STUDY MATERIAL |
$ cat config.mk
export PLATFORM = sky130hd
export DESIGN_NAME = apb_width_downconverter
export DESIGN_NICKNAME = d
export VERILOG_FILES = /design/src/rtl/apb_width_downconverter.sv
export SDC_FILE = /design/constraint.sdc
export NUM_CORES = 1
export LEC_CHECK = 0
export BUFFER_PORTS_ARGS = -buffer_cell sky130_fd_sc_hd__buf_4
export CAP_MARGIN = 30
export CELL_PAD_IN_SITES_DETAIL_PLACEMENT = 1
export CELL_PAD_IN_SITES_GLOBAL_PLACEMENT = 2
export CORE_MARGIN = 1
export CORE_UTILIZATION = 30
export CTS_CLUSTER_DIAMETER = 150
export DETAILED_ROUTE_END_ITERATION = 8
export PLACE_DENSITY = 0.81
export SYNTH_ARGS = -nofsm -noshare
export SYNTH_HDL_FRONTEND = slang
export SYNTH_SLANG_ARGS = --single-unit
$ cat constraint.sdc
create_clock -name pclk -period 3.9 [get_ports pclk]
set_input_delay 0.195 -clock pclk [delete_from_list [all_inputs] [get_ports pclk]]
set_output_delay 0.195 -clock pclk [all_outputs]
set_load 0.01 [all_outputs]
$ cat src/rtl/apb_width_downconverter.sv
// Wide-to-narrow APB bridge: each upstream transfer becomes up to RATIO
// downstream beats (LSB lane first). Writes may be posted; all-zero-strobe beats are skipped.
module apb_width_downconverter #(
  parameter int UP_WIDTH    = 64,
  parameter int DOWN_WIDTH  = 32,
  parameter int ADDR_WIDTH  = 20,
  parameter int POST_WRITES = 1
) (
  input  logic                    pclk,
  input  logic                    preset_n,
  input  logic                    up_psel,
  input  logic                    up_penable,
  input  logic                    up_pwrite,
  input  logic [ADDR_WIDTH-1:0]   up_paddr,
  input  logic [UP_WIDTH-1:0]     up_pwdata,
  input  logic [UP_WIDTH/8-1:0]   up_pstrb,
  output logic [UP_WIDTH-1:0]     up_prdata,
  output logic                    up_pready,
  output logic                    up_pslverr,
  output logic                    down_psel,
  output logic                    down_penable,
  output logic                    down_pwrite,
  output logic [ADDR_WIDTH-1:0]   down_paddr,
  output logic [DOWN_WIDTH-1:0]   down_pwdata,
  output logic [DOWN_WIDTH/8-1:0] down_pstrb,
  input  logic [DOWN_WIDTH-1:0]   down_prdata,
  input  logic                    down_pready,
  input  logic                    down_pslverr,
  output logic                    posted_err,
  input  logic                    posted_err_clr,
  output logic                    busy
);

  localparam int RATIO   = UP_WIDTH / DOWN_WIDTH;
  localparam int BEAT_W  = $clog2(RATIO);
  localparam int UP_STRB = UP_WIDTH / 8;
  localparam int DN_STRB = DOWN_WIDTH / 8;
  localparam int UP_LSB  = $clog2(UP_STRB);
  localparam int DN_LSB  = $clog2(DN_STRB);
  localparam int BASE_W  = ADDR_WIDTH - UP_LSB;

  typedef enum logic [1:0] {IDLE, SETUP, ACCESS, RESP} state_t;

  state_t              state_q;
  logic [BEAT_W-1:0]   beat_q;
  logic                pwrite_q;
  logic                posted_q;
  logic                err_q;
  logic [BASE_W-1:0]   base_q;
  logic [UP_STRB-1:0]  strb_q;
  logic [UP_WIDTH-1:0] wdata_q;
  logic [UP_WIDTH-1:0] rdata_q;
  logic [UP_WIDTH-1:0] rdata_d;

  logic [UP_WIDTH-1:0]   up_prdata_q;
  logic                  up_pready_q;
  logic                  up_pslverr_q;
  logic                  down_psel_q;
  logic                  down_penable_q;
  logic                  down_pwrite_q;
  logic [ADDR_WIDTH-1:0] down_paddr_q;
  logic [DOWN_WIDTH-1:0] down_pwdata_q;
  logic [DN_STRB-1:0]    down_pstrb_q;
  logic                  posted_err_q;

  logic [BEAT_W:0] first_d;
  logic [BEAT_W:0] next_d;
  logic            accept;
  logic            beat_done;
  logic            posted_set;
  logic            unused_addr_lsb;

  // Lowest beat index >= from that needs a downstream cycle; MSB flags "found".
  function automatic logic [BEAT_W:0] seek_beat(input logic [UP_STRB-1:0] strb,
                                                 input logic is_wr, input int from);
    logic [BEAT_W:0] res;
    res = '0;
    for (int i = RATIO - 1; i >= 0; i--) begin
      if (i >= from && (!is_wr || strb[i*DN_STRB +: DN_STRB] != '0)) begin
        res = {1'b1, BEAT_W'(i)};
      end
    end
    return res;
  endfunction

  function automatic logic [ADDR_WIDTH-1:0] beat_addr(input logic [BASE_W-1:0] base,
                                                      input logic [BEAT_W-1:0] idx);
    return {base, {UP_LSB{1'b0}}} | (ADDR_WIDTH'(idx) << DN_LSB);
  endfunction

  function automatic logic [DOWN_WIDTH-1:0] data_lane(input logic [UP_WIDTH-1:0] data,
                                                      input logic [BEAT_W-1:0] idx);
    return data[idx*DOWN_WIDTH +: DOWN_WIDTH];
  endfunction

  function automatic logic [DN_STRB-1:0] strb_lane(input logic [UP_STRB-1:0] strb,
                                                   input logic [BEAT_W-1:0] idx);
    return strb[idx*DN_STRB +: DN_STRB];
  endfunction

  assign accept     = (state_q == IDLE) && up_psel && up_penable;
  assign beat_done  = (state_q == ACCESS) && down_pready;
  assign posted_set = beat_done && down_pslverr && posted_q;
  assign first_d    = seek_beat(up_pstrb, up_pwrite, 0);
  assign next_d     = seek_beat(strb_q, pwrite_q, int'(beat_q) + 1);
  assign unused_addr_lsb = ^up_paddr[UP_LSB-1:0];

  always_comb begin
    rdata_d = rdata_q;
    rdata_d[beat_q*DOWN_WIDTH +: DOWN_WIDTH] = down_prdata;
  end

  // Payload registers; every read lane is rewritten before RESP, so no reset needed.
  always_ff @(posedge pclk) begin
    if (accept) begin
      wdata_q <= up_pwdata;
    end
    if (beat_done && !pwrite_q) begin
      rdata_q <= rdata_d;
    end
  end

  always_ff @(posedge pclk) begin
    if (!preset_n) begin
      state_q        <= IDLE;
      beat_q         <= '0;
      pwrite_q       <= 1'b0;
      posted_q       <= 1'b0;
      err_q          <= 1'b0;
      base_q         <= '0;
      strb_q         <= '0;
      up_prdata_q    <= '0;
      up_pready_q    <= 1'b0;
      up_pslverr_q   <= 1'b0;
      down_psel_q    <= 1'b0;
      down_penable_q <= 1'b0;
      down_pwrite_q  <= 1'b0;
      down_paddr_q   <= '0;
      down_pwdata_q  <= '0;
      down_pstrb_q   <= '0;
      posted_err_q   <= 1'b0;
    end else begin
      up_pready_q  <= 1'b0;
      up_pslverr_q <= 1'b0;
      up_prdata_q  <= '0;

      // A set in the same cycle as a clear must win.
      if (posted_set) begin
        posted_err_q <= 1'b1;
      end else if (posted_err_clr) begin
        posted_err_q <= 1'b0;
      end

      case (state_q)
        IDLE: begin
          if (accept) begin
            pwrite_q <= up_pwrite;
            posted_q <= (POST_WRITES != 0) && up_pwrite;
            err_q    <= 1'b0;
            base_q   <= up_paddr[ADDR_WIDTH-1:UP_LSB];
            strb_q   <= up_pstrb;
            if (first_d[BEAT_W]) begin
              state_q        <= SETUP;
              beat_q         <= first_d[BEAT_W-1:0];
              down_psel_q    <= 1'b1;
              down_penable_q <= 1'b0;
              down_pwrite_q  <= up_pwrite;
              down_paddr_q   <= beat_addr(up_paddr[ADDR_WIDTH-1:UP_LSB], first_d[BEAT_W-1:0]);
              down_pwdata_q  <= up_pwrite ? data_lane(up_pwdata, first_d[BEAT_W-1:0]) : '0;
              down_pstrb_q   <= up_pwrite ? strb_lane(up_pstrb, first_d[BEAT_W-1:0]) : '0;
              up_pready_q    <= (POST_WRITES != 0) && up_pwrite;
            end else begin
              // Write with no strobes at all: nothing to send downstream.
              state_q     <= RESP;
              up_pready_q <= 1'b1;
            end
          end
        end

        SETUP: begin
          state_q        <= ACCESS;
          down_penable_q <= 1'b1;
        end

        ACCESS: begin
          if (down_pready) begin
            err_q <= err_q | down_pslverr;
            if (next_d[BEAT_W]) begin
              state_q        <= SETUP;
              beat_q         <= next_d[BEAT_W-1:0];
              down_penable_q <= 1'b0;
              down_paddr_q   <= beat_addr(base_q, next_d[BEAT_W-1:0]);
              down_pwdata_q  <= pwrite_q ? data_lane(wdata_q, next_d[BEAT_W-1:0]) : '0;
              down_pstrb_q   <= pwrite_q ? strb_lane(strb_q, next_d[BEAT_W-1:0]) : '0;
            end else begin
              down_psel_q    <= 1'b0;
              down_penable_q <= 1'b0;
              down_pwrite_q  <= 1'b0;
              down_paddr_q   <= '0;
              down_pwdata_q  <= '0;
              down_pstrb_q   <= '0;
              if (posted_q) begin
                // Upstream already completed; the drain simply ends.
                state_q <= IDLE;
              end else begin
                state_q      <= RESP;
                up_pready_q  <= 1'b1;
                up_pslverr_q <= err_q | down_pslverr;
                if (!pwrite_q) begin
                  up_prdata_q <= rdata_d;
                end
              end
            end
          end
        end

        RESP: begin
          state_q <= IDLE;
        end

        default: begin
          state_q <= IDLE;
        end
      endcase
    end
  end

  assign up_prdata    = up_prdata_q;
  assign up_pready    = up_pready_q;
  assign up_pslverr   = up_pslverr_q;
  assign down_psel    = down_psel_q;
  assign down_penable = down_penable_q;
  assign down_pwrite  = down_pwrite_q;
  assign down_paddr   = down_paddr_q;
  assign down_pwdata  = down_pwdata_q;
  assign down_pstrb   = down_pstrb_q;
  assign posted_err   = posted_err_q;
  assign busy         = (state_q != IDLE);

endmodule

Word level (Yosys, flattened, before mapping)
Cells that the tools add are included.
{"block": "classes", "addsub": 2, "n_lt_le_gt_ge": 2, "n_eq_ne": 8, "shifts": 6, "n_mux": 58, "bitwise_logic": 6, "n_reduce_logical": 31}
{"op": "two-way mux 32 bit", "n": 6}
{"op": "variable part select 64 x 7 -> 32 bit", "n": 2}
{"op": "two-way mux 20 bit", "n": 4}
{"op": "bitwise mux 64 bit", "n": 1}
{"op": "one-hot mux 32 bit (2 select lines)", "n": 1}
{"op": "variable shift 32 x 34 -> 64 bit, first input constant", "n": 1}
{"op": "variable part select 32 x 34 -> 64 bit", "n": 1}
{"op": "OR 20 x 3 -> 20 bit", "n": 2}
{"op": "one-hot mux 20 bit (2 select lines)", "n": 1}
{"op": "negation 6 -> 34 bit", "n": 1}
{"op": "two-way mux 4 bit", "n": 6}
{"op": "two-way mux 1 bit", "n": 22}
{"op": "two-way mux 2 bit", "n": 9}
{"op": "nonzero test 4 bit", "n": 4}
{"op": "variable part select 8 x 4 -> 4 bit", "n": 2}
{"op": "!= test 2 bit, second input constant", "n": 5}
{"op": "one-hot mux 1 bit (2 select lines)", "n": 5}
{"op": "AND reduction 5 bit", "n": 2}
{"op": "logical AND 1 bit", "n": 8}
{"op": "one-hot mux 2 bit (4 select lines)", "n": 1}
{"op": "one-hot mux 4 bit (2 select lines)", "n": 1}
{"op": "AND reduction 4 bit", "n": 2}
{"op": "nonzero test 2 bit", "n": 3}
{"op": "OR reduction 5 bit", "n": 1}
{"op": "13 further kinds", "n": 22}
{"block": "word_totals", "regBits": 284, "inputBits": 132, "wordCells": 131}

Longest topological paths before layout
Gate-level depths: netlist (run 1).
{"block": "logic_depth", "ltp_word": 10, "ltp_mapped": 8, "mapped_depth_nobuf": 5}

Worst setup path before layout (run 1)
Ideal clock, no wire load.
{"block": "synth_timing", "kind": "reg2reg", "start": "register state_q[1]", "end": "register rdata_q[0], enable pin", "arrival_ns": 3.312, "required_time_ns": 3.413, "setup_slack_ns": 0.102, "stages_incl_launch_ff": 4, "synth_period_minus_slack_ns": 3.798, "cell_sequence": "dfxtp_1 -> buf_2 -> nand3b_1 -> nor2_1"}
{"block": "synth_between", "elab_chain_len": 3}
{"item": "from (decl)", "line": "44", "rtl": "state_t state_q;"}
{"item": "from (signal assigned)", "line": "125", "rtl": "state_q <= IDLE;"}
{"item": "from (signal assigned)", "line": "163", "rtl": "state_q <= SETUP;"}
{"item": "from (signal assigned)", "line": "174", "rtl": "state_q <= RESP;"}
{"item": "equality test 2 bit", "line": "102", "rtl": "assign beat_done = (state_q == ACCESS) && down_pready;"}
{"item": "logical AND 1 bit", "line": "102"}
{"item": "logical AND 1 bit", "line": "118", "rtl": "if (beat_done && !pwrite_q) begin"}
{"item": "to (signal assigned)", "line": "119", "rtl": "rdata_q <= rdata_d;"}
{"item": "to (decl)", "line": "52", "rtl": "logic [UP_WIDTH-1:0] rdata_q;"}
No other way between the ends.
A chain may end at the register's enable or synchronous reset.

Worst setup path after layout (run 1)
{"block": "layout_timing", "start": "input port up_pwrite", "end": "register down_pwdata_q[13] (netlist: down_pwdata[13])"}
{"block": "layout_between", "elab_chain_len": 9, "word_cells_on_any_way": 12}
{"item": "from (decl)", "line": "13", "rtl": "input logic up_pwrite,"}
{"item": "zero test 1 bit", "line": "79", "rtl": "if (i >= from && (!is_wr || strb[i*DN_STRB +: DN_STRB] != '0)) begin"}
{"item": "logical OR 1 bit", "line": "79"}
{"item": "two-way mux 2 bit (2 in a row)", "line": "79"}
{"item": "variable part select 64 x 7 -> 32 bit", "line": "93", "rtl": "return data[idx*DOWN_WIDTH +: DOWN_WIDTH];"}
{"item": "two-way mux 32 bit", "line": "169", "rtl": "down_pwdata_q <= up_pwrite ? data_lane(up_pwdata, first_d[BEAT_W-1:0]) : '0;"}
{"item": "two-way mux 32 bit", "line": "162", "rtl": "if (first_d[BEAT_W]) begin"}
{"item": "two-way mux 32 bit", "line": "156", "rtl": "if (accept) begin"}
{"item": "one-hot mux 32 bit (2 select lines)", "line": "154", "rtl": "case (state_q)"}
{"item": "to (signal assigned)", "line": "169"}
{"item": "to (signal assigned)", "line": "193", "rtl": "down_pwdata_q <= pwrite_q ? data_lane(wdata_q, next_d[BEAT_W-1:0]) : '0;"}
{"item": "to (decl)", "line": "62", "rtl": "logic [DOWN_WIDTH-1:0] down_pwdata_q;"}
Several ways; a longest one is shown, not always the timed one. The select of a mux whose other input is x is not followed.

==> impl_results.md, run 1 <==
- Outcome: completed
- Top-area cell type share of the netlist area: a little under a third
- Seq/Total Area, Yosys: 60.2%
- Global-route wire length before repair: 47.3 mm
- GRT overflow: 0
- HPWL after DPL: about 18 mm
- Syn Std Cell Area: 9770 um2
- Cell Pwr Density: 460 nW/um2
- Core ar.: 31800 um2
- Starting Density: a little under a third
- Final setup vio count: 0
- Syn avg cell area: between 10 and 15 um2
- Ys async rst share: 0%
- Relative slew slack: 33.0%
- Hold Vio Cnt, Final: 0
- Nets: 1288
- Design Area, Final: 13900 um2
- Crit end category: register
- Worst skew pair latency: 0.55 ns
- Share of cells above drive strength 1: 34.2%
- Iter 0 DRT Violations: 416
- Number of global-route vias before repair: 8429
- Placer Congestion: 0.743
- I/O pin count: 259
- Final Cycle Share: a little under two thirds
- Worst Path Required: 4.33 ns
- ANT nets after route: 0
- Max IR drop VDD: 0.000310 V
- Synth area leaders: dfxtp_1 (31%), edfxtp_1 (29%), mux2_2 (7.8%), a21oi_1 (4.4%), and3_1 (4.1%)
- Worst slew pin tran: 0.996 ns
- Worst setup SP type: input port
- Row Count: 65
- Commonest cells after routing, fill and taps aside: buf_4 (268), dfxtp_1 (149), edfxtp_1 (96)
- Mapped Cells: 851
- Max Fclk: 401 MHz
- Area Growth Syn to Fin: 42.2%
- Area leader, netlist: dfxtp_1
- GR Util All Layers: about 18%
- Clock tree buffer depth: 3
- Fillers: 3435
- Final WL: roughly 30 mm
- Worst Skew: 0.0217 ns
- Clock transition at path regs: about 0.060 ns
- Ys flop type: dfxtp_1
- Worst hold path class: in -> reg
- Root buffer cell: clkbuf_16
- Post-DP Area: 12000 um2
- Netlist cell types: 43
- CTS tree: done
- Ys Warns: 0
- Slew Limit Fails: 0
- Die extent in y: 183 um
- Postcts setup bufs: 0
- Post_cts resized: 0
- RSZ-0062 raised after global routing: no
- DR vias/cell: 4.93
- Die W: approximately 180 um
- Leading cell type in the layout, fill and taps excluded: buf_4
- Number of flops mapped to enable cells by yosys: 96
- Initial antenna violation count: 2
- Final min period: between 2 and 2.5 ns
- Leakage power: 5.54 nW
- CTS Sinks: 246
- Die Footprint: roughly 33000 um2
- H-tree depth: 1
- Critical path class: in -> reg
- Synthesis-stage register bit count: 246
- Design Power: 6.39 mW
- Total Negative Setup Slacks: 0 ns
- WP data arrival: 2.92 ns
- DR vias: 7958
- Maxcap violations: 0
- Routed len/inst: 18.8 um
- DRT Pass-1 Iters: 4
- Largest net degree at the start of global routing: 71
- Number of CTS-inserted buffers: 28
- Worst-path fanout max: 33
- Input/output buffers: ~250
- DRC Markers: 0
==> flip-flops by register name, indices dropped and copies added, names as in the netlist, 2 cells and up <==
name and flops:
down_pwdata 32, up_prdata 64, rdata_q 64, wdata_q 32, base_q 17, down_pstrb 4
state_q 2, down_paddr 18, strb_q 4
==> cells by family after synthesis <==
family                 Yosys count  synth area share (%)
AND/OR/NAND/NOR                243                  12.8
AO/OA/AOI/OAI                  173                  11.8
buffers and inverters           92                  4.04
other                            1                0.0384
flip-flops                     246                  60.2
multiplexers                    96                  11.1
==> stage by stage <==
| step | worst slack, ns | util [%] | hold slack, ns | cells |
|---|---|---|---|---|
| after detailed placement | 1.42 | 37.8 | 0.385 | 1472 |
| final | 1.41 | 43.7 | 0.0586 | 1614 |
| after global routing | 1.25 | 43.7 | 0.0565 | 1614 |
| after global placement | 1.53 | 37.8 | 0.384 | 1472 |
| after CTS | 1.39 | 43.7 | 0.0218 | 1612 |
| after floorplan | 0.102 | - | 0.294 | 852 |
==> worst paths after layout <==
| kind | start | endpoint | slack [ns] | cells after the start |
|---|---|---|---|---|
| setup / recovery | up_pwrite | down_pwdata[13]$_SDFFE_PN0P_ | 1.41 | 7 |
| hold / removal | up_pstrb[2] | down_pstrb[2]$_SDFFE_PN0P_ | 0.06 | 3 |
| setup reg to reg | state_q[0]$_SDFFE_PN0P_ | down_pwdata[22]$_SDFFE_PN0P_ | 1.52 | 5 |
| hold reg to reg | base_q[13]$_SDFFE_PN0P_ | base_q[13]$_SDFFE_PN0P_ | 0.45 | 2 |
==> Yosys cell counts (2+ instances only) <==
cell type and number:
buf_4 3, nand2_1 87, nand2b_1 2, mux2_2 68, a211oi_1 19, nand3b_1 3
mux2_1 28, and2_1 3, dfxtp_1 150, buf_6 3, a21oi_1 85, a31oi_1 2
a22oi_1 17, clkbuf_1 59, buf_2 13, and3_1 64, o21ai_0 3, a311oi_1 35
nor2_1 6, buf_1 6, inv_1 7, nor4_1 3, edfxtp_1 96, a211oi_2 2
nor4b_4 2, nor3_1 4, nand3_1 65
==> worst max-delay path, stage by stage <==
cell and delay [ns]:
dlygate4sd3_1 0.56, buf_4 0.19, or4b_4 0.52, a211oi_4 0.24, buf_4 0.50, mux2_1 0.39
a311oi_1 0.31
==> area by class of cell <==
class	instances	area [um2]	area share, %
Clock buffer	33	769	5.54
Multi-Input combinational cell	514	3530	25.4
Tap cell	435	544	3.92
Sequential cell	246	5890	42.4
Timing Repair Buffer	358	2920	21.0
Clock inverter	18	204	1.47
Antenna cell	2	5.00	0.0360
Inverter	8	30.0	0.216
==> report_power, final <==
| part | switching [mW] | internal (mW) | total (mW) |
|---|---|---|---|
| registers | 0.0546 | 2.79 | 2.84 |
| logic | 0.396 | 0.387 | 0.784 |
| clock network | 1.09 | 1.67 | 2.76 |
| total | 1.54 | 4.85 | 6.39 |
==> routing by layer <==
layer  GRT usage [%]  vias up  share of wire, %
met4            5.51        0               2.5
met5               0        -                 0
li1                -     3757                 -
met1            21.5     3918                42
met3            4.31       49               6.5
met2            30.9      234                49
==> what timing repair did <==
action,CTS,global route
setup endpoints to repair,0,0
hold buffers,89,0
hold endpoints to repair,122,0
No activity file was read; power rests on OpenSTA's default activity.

PROBLEM | Using the material above, filter for lines holding "return" and copy each one.

SOLUTION |
    return res;
    return {base, {UP_LSB{1'b0}}} | (ADDR_WIDTH'(idx) << DN_LSB);
    return data[idx*DOWN_WIDTH +: DOWN_WIDTH];
    return strb[idx*DN_STRB +: DN_STRB];
{"item": "variable part select 64 x 7 -> 32 bit", "line": "93", "rtl": "return data[idx*DOWN_WIDTH +: DOWN_WIDTH];"}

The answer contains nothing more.